What you are asked to do
Identify each line below that contains the word "types", and copy it out.

Collected data:
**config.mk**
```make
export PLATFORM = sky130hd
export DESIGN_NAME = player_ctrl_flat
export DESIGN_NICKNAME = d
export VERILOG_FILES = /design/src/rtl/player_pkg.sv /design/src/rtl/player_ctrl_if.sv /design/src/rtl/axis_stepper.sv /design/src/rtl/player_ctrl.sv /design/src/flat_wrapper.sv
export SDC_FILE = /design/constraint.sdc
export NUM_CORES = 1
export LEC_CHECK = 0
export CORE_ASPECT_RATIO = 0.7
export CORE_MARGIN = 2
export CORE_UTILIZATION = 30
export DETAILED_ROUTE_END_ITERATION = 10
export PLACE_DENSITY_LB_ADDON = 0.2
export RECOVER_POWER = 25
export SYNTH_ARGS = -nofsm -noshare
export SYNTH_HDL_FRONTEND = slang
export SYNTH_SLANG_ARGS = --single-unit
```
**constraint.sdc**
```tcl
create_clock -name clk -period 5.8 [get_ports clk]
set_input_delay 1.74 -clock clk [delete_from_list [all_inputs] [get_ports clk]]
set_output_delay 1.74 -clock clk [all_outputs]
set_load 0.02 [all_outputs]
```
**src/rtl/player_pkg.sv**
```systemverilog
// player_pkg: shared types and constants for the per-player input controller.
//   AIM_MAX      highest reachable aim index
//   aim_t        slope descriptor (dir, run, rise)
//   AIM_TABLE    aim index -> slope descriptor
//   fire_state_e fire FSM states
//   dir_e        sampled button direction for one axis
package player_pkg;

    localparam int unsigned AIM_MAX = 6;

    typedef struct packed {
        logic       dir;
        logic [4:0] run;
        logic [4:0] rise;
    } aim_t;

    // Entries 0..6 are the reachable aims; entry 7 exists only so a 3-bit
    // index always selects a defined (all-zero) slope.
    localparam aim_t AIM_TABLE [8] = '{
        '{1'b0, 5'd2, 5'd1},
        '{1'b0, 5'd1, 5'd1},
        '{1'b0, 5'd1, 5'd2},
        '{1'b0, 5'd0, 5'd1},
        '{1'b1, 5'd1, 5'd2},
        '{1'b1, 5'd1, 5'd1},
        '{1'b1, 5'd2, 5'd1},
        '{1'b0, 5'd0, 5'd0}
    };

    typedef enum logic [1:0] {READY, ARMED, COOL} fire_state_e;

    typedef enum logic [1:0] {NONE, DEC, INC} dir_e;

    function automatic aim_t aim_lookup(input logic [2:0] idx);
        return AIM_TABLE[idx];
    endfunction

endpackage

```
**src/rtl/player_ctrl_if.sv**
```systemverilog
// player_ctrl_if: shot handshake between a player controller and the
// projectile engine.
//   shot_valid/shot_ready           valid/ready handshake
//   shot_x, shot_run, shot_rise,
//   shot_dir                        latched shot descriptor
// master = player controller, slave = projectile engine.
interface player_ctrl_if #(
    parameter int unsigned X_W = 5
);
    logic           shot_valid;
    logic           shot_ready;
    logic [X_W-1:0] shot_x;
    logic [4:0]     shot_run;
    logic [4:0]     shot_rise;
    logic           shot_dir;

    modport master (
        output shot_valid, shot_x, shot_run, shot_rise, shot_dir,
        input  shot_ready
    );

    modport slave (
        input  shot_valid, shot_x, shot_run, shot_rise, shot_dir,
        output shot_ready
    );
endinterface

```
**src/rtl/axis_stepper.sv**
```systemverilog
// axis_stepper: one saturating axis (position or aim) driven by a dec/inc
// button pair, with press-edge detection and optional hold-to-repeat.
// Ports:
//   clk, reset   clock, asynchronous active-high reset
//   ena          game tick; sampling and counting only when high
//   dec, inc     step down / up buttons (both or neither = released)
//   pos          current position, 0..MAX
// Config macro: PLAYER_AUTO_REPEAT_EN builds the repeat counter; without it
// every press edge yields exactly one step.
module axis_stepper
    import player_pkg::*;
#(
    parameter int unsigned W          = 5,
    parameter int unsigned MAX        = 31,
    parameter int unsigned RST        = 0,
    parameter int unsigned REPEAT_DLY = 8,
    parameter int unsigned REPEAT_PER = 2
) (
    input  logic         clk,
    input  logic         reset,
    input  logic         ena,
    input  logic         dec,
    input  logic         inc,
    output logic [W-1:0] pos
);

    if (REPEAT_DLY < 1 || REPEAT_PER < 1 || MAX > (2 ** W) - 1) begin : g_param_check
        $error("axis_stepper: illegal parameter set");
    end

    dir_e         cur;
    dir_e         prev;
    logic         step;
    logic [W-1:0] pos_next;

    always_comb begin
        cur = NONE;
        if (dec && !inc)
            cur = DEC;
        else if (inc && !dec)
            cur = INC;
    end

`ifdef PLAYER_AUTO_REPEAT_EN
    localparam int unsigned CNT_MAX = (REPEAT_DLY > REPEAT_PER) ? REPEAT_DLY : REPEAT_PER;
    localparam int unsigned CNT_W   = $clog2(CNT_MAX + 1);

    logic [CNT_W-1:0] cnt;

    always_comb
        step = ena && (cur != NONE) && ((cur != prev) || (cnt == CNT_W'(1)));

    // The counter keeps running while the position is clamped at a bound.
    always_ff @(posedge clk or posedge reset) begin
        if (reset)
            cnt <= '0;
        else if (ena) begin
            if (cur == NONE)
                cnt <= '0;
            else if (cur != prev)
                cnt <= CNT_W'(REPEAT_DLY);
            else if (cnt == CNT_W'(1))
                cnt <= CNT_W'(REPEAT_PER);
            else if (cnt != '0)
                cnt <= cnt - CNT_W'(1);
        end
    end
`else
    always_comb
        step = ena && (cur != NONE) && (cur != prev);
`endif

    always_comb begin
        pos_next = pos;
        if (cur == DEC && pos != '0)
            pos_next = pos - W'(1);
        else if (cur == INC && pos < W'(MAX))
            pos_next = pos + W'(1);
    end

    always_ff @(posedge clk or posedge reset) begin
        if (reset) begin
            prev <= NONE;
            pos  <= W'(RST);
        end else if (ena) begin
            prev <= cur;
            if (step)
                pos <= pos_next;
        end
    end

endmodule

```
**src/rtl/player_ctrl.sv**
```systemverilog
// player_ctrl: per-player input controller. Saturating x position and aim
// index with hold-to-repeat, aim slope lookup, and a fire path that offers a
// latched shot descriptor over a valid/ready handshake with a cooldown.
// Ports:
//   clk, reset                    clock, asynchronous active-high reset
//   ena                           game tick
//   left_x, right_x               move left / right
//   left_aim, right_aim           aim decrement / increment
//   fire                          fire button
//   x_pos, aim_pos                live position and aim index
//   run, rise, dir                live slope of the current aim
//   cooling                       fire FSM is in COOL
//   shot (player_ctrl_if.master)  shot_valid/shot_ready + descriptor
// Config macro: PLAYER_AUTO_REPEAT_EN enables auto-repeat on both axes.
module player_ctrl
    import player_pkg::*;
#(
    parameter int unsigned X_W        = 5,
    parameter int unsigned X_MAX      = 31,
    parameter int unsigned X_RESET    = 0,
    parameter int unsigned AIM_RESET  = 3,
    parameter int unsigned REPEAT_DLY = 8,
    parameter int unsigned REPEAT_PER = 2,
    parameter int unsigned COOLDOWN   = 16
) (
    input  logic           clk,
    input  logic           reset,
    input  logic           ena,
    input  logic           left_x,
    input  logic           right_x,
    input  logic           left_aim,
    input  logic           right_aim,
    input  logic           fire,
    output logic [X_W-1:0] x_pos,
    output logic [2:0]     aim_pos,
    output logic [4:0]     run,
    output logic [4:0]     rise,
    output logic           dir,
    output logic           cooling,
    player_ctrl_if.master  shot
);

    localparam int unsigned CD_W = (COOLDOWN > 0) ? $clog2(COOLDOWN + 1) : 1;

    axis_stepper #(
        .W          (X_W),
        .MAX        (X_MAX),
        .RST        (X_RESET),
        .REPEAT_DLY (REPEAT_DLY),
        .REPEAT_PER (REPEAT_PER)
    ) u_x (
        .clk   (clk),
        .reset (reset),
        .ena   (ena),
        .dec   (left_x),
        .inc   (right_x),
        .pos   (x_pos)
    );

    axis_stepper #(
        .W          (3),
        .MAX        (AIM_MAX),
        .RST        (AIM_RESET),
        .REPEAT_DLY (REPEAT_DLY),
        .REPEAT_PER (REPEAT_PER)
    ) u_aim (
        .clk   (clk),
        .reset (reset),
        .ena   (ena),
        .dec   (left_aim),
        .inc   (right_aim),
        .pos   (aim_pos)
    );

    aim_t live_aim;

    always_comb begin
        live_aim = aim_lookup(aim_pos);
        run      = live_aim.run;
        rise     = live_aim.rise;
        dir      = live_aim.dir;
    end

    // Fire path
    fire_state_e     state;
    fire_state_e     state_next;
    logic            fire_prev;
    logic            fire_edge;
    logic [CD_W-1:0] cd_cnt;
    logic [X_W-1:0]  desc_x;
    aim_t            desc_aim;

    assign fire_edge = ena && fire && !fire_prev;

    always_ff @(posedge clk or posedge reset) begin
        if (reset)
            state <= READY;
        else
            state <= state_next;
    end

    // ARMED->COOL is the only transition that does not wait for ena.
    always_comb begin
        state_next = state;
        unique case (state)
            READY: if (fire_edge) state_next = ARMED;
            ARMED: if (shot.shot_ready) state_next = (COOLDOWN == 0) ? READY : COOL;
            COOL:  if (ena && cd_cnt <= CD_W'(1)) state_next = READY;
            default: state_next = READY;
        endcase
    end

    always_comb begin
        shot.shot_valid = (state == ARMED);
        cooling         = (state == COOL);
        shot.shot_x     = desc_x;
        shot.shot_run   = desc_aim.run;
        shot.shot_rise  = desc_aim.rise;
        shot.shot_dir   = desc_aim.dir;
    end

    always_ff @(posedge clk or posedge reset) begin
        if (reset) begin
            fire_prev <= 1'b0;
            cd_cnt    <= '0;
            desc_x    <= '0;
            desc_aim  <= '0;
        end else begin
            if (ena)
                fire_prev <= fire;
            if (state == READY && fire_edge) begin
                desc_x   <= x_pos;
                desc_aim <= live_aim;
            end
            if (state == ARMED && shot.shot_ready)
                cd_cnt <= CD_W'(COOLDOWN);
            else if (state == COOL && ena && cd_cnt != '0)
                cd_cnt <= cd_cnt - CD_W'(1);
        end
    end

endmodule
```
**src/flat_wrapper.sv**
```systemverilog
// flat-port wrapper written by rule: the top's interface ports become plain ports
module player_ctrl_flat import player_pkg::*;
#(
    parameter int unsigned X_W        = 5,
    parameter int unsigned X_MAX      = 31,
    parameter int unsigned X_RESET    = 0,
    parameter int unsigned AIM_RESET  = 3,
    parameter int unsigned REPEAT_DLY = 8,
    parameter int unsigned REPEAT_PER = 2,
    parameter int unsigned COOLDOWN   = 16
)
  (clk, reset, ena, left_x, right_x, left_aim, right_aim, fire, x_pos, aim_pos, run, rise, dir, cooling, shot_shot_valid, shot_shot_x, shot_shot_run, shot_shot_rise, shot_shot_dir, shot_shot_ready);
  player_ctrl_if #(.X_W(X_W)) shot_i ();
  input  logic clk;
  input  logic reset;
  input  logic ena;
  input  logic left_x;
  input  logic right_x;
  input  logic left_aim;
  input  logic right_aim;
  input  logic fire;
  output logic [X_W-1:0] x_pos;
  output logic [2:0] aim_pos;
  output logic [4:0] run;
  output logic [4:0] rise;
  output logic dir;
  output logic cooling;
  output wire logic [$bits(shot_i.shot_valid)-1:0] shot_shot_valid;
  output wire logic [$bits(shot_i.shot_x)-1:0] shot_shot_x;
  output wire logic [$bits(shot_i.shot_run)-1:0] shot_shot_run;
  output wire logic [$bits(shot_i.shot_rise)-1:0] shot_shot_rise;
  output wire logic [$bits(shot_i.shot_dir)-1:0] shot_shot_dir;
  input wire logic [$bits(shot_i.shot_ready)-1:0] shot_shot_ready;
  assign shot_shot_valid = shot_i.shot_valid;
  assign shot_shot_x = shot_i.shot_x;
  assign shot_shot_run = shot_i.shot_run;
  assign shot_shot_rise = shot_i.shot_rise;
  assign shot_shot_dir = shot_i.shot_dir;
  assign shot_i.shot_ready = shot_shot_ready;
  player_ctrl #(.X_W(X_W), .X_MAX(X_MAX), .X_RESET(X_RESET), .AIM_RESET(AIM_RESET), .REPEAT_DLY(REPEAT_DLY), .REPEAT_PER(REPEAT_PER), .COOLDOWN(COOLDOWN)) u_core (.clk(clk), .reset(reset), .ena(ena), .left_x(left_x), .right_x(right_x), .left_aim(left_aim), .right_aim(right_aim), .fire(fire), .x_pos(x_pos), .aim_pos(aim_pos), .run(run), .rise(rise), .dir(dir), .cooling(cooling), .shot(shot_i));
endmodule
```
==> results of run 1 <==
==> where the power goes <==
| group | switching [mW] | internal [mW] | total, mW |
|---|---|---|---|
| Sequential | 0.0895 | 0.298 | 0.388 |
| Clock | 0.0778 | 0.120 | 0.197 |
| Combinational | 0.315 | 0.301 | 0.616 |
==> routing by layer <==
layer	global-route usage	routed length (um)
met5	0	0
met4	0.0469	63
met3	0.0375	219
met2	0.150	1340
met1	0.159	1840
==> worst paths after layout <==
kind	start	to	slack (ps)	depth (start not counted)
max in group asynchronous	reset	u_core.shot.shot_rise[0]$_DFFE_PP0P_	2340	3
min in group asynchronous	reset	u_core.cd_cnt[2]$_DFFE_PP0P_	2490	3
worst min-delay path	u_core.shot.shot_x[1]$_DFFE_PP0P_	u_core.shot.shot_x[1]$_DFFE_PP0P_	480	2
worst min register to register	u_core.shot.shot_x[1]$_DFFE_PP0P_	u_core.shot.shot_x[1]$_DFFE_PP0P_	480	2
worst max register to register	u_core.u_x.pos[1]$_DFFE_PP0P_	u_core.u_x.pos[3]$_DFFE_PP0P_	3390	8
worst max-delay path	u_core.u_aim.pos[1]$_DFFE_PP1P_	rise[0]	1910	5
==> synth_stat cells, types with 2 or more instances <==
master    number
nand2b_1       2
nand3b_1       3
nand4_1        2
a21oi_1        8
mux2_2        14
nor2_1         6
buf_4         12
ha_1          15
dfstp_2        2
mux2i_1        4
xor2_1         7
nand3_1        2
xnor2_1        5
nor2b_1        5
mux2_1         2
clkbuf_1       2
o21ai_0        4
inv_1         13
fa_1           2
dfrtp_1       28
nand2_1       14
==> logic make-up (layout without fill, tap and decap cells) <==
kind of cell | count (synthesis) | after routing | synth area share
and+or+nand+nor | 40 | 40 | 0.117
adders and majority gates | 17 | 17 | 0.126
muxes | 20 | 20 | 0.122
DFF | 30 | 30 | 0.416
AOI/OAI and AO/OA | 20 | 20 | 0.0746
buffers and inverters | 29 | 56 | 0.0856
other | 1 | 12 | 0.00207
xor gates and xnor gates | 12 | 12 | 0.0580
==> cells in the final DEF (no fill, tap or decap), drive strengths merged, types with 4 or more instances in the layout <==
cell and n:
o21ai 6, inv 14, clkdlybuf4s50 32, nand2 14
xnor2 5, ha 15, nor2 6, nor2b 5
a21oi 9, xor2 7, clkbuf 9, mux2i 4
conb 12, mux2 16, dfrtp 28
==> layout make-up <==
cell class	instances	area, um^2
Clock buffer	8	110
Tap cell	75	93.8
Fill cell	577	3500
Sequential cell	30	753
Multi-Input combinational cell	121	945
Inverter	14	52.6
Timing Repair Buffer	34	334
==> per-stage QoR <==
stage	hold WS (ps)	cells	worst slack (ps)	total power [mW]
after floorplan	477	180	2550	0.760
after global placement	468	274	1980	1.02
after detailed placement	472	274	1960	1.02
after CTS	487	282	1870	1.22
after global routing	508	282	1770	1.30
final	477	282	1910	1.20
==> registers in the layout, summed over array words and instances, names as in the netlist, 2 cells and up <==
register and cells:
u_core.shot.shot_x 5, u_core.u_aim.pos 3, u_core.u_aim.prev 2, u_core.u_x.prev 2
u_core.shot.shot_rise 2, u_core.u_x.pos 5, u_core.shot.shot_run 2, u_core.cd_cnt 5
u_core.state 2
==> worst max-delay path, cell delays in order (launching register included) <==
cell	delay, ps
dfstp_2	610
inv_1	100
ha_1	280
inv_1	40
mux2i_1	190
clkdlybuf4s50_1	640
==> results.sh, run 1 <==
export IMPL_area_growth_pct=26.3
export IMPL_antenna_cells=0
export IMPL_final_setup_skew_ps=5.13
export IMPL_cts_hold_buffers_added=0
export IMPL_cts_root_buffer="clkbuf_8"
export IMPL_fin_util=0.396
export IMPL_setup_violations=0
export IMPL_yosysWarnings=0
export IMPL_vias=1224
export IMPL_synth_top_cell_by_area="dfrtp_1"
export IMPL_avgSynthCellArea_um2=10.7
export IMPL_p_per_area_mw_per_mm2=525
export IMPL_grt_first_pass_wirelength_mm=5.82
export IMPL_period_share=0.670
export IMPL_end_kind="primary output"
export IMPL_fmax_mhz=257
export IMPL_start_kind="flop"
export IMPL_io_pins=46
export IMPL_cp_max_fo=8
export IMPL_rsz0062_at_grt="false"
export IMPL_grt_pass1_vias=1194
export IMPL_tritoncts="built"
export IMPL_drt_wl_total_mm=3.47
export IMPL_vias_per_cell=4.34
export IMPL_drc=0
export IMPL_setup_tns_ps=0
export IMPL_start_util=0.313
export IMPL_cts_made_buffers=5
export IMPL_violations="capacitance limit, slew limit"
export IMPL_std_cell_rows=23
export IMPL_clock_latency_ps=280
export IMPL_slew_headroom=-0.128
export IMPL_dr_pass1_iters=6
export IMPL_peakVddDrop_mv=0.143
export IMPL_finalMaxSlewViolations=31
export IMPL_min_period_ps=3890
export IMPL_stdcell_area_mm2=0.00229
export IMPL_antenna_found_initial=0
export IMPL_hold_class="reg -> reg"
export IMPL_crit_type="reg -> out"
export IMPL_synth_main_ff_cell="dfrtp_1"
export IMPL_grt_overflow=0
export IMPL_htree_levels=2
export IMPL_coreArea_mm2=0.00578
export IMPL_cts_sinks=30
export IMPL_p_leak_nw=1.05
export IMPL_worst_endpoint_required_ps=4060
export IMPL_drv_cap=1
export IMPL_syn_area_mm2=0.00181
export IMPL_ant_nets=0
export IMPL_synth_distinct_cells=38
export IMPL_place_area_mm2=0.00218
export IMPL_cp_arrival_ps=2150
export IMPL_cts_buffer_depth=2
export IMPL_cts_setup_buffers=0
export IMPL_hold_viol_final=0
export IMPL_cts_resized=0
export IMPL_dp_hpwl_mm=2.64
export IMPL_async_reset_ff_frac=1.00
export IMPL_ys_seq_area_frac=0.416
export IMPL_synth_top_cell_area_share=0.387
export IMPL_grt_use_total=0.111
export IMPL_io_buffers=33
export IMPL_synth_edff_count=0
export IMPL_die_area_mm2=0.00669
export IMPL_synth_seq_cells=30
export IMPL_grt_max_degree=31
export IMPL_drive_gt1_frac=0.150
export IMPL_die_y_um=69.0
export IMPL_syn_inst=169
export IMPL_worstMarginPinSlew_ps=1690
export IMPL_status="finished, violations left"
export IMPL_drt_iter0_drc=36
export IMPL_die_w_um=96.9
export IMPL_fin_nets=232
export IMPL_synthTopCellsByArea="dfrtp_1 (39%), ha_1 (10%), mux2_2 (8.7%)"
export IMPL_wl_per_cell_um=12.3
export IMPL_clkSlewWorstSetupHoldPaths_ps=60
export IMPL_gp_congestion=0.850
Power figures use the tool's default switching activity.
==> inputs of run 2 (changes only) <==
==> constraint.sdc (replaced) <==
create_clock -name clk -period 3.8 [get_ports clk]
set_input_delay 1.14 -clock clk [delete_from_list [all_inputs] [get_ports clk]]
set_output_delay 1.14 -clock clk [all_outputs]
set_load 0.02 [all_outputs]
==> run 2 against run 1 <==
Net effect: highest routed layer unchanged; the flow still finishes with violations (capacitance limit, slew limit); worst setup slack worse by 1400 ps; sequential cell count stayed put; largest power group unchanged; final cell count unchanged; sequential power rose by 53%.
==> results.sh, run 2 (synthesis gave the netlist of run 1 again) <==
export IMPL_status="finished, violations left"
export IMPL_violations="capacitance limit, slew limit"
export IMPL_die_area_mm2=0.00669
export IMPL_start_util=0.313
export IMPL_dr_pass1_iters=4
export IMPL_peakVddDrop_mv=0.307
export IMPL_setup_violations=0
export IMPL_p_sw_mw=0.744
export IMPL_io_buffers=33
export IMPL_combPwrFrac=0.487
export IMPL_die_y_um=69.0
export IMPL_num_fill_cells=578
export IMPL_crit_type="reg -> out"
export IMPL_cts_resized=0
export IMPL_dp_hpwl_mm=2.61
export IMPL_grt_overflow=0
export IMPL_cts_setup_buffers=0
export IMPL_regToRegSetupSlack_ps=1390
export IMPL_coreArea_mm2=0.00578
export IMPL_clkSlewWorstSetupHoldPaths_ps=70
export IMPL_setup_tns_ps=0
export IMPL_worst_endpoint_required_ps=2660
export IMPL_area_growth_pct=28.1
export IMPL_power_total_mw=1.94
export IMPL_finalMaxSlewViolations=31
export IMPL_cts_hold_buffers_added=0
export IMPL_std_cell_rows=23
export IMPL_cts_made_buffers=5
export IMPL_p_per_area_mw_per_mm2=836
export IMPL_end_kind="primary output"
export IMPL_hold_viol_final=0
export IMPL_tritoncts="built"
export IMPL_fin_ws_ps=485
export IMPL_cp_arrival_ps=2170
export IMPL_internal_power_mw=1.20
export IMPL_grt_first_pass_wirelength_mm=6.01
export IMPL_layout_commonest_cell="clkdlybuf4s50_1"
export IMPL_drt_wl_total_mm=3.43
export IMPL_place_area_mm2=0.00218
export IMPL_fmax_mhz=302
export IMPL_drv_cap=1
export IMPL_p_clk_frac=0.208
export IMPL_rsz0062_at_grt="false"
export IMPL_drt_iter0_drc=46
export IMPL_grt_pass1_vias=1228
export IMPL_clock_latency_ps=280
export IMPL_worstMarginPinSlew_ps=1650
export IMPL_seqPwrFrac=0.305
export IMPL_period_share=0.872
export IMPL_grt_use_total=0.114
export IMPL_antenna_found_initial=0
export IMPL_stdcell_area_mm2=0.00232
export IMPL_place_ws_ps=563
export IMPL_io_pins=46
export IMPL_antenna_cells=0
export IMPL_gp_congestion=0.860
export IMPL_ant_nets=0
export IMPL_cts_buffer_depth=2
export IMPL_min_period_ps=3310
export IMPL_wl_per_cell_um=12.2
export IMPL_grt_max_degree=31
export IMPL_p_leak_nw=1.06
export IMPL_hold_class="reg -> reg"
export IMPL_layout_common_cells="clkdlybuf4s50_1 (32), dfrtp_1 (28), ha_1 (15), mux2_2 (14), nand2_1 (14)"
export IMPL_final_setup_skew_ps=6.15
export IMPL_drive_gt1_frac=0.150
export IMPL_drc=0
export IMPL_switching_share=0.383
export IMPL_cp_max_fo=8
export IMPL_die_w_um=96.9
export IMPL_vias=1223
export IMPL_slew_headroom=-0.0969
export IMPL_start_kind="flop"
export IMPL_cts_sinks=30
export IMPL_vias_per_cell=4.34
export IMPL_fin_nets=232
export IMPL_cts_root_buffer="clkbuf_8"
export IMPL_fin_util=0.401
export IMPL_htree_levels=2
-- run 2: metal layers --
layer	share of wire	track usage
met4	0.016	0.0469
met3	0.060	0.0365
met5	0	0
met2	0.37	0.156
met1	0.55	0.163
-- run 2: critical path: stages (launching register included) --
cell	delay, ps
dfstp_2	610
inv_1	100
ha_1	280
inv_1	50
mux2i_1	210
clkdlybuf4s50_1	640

Written answer
// player_pkg: shared types and constants for the per-player input controller.
==> synth_stat cells, types with 2 or more instances <==
==> cells in the final DEF (no fill, tap or decap), drive strengths merged, types with 4 or more instances in the layout <==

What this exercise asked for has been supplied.